The voice that will kindle fires is hoarse with sleep. “Dragonstone.”

“—your belt, your boots—”

The woman in the bed, with groggy amusement, lifts her chin. “And?”

Camilla blinks down at her. Then, with a swift, sweet shopgirl’s smile, she drops a kiss on the other woman’s lips.

“I think you’re right,” she says, breathless. “I’ll marry Faendal. Then I won’t have to put up with Sven’s mother.” She grins down at her companion. “Unless you have a farm you haven’t told me about?”

The woman who will be called Dragonborn smiles with some effort.

“No,” she says, and stretches like a dancer. Her bruises burn. “I don’t have anything."


* * *


She has the rock—the Dragonstone, she corrects herself, following the Jarl’s plodding packhorse down the switchbacks of the Hvit. She has, too, the hundred aches and scrapes suffered in Helgen—she tries not to think of the screams, the charred-meat smell, the severed heads rolling from the upended basket—and last night in the barrow of the wight. The thing had probably been interred with the rock in its frail arms. But the ages had crumbled armor to rust and bones to dust; she’d lifted the Dragonstone from the sunken cavity of its chest, choking every Khefrish prayer she knew for quieting the dead. When she ran out of invocations, she made up soothing words that meant nothing in any tongue.

Drem, she’d murmured to the corpse, prying its withered hands from the stone. Her own hands shook. In the flicker of her torch, the scratches on the walls had seemed to burn. Praan, midaargolz, vodahmaan faazselaas—

The horse tugs its lead with an impatient huff. She staggers after it through the scratchy scrub, the sap-sticky branches, the patches of shade and light. Sun dapples the beast’s flanks. The river flashes as it polishes its stones. The leaves shriveling in the foreign trees blaze in all the colors of fire.

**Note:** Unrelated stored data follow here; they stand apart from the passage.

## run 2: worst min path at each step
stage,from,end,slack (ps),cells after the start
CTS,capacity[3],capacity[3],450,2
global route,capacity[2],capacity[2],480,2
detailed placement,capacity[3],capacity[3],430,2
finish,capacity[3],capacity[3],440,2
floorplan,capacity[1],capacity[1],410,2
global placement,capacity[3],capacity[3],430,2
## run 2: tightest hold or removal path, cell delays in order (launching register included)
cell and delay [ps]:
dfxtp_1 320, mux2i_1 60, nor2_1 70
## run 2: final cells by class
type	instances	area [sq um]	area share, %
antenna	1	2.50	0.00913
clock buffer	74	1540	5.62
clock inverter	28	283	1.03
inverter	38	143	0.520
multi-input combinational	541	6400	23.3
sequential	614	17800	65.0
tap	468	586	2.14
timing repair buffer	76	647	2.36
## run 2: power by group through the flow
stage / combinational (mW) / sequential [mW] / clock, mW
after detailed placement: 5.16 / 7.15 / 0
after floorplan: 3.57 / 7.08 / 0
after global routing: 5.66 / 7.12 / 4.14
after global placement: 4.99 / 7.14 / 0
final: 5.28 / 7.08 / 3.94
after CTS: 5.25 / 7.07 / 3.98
`config.mk`:
```
export PLATFORM = sky130hd
export DESIGN_NAME = rpfa_front
export DESIGN_NICKNAME = d
export VERILOG_FILES = /design/src/hw/rtl/refcounted_page_frame_allocator_core_defines.svh /design/src/hw/rtl/rpfa_pkg.sv /design/src/hw/rtl/rpfa_front.sv
export SDC_FILE = /design/constraint.sdc
export NUM_CORES = 1
export LEC_CHECK = 0
export ABC_CLOCK_PERIOD_IN_PS = 2400
export BUFFER_PORTS_ARGS = -buffer_cell sky130_fd_sc_hd__buf_2
export CORE_MARGIN = 4
export CORE_UTILIZATION = 45
export DETAILED_ROUTE_END_ITERATION = 10
export PLACE_DENSITY = 0.78
export SLEW_MARGIN = 25
export SYNTH_ARGS = -nofsm -noshare
export SYNTH_HDL_FRONTEND = slang
export SYNTH_SLANG_ARGS = --single-unit
```
`constraint.sdc`:
```
create_clock -name clk_i -period 2.4 [get_ports clk_i]
set_input_delay 0.48 -clock clk_i [delete_from_list [all_inputs] [get_ports clk_i]]
set_output_delay 0.48 -clock clk_i [all_outputs]
set_load 0.02 [all_outputs]
```
## src/hw/rtl/refcounted_page_frame_allocator_core_defines.svh

```systemverilog
// Assertion macros used by the allocator core.
`ifndef REFCOUNTED_PAGE_FRAME_ALLOCATOR_CORE_DEFINES_SVH
`define REFCOUNTED_PAGE_FRAME_ALLOCATOR_CORE_DEFINES_SVH

// Same-cycle implication, checked out of reset.
`define RPFA_ASSERT_NOW(label, clk, rst_n, ante, cons, msg) \
  label: assert property (@(posedge clk) disable iff (!rst_n) (ante) |-> (cons)) \
    else $error(msg);

// Next-cycle implication, checked out of reset.
`define RPFA_ASSERT_NEXT(label, clk, rst_n, ante, cons, msg) \
  label: assert property (@(posedge clk) disable iff (!rst_n) (ante) |=> (cons)) \
    else $error(msg);

`endif

```

## src/hw/rtl/rpfa_pkg.sv

```systemverilog
package rpfa_pkg;

  // Geometry
  localparam int unsigned NUM_PAGES   = 32768;
  localparam int unsigned PAGE_SHIFT  = 12;
  localparam int unsigned BASE_PAGE   = 524288;
  localparam int unsigned COUNT_WIDTH = 16;

  // Port widths
  localparam int unsigned ADDR_W   = 32;
  localparam int unsigned FUNC_W   = 3;
  localparam int unsigned STATUS_W = 3;
  localparam int unsigned FREE_W   = 16;
  localparam int unsigned CFG_IDX_W = 1;

  // Derived widths
  localparam int unsigned IDX_W      = $clog2(NUM_PAGES);
  localparam int unsigned DEPTH_W    = $clog2(NUM_PAGES + 1);
  localparam int unsigned PN_W       = ADDR_W - PAGE_SHIFT;
  // wide enough for BASE_PAGE + NUM_PAGES and for a rounded-up page number
  localparam int unsigned FRAME_PN_W = 24;

  localparam logic [IDX_W-1:0]       LAST_IDX  = IDX_W'(NUM_PAGES - 1);
  localparam logic [DEPTH_W-1:0]     DEPTH_MAX = DEPTH_W'(NUM_PAGES);
  localparam logic [COUNT_WIDTH-1:0] CNT_MAX   = '1;
  localparam logic [FRAME_PN_W-1:0]  PN_LO     = FRAME_PN_W'(BASE_PAGE);
  localparam logic [FRAME_PN_W-1:0]  PN_HI     = FRAME_PN_W'(BASE_PAGE + NUM_PAGES);

  // Config reset values
  localparam logic [ADDR_W-1:0] KERNEL_END_RST = 32'h8000_0000;
  localparam logic [ADDR_W-1:0] PHYS_TOP_RST   = 32'h8800_0000;

  // Front-to-back queue
  localparam int unsigned QUEUE_DEPTH = 2;
  localparam int unsigned QPTR_W      = $clog2(QUEUE_DEPTH);
  localparam int unsigned QCNT_W      = $clog2(QUEUE_DEPTH + 1);

  typedef enum logic [FUNC_W-1:0] {
    FN_ALLOC      = 3'd0,
    FN_FREE       = 3'd1,
    FN_ADDREF     = 3'd2,
    FN_COPY_DEREF = 3'd3,
    FN_INIT       = 3'd4
  } func_e;

  typedef enum logic [STATUS_W-1:0] {
    STAT_OK       = 3'd0,
    STAT_OOM      = 3'd1,
    STAT_BAD_ADDR = 3'd2,
    STAT_NO_REF   = 3'd3,
    STAT_SAT      = 3'd4
  } status_e;

  typedef enum logic [CFG_IDX_W-1:0] {
    CFG_KERNEL_END = 1'b0,
    CFG_PHYS_TOP   = 1'b1
  } cfg_reg_e;

  typedef enum logic [2:0] {
    BK_CLEAR,
    BK_IDLE,
    BK_EXEC,
    BK_FIXUP,
    BK_INIT
  } bk_state_e;

  typedef struct packed {
    logic [ADDR_W-1:0] kernel_end;
    logic [ADDR_W-1:0] phys_top;
  } rpfa_cfg_t;

  typedef struct packed {
    func_e             func;
    logic [ADDR_W-1:0] page_addr;
    logic              addr_ok;
    logic [IDX_W-1:0]  idx;
  } rpfa_item_t;

  typedef struct packed {
    status_e           status;
    logic [ADDR_W-1:0] addr;
    logic              copy_needed;
    logic              page_freed;
    logic [FREE_W-1:0] free_pages;
  } rpfa_result_t;

  typedef struct packed {
    logic clearing;
  } rpfa_stat_t;

  // Byte address of a managed frame, truncated to the bus width.
  function automatic logic [ADDR_W-1:0] frame_addr(input logic [IDX_W-1:0] idx);
    logic [FRAME_PN_W-1:0]            pn;
    logic [FRAME_PN_W+PAGE_SHIFT-1:0] full;
    pn   = PN_LO + FRAME_PN_W'(idx);
    full = {pn, {PAGE_SHIFT{1'b0}}};
    return full[ADDR_W-1:0];
  endfunction

endpackage

```

## src/hw/rtl/rpfa_queue.sv

```systemverilog
module rpfa_queue (
  input  logic                 clk_i,
  input  logic                 rst_ni,
  input  logic                 push_valid_i,
  output logic                 push_ready_o,
  input  rpfa_pkg::rpfa_item_t push_item_i,
  output logic                 pop_valid_o,
  input  logic                 pop_ready_i,
  output rpfa_pkg::rpfa_item_t pop_item_o
);

  import rpfa_pkg::*;

  rpfa_item_t        mem_q [QUEUE_DEPTH];
  logic [QPTR_W-1:0] wr_ptr_d, wr_ptr_q, rd_ptr_d, rd_ptr_q;
  logic [QCNT_W-1:0] cnt_d, cnt_q;
  logic              push, pop;

  assign push_ready_o = (cnt_q != QCNT_W'(QUEUE_DEPTH));
  assign pop_valid_o  = (cnt_q != '0);
  assign push         = push_valid_i && push_ready_o;
  assign pop          = pop_valid_o && pop_ready_i;
  assign pop_item_o   = mem_q[rd_ptr_q];

  always_comb begin
    wr_ptr_d = wr_ptr_q;
    rd_ptr_d = rd_ptr_q;
    cnt_d    = cnt_q;
    if (push) begin
      wr_ptr_d = (wr_ptr_q == QPTR_W'(QUEUE_DEPTH - 1)) ? '0 : wr_ptr_q + QPTR_W'(1);
    end
    if (pop) begin
      rd_ptr_d = (rd_ptr_q == QPTR_W'(QUEUE_DEPTH - 1)) ? '0 : rd_ptr_q + QPTR_W'(1);
    end
    if (push && !pop) begin
      cnt_d = cnt_q + QCNT_W'(1);
    end else if (pop && !push) begin
      cnt_d = cnt_q - QCNT_W'(1);
    end
  end

  always_ff @(posedge clk_i or negedge rst_ni) begin
    if (!rst_ni) begin
      wr_ptr_q <= '0;
      rd_ptr_q <= '0;
      cnt_q    <= '0;
    end else begin
      wr_ptr_q <= wr_ptr_d;
      rd_ptr_q <= rd_ptr_d;
      cnt_q    <= cnt_d;
    end
  end

  always_ff @(posedge clk_i) begin
    if (push) begin
      mem_q[wr_ptr_q] <= push_item_i;
    end
  end

endmodule

```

The burning standards, she thinks, the sun hot as fever on her neck. The horse-thief with his face in the dirt, his breath a wet, punctured noise. The severed heads rolling from the upended basket.

Then she grins, forcibly, like the dragon-skull mounted on hooks behind the Jarl’s throne. She draws the parcel wrapped in oilskin from the horse’s twitching back, soothing it with the praises she’d overheard in the Jarl’s stable; she doubts the wizard will let her look at her prize later. She thinks hard of the coinpurse in wait for her, the leg of mutton at the table of the Jarl, the smiling woman who fills the cups. The folds of waxy cloth fall open.

She blinks. She is, she realizes after a moment, holding the rock wrong-side up. The obverse side stares back at her, chiseled with scratches that mean nothing in any tongue.

The wind sticks, whispering, to the sweat at the back of her neck. Something in her stirs with a rattle of scales.

“Here lie our fallen lords,” she murmurs—aloud, halting, as though one of her old tutors scowls over her shoulder still. The words flower in the back of her throat like fire. “Until might of al du in—”

The trees shiver. The horse shakes its head and stamps. A head with suns for eyes tilts somewhere, listening.